*** Opening Entries shown ***
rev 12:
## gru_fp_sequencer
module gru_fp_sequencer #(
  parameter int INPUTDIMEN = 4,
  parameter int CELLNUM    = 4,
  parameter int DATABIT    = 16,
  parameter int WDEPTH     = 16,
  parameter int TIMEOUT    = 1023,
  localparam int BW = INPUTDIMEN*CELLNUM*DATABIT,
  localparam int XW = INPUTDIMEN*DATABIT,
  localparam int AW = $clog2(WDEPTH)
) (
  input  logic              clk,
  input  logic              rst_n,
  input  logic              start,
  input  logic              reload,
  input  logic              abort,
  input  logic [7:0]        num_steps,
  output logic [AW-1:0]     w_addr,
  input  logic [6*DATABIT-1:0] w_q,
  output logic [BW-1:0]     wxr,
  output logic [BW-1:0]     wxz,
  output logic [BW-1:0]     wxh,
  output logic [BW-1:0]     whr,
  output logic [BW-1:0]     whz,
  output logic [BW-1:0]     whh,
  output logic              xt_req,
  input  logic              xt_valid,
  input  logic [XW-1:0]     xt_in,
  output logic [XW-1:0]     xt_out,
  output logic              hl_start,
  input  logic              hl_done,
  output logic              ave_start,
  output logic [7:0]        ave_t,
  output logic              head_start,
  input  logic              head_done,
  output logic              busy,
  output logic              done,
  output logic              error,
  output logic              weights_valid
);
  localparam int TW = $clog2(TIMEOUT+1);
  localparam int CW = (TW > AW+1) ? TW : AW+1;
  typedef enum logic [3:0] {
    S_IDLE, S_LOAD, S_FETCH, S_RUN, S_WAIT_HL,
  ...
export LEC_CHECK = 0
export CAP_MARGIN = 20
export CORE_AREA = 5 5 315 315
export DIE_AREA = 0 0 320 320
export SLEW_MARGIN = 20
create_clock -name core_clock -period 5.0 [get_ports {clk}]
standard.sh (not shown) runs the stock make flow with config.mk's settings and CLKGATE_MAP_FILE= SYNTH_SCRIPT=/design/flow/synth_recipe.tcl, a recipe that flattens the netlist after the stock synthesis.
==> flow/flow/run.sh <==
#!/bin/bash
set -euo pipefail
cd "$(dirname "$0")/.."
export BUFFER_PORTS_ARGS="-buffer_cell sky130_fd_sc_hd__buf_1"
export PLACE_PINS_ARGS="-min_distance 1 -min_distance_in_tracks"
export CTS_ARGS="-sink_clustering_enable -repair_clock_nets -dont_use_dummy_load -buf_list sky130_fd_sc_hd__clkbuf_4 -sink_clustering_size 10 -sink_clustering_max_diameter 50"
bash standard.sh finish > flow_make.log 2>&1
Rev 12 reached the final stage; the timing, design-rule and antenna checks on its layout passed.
*** Closing Entries shown ***
- [Task instructions]
Note every line of the entries in which "standard" appears, and copy it down.

- [Result of this task]
standard.sh (not shown) runs the stock make flow with config.mk's settings and CLKGATE_MAP_FILE= SYNTH_SCRIPT=/design/flow/synth_recipe.tcl, a recipe that flattens the netlist after the stock synthesis.
bash standard.sh finish > flow_make.log 2>&1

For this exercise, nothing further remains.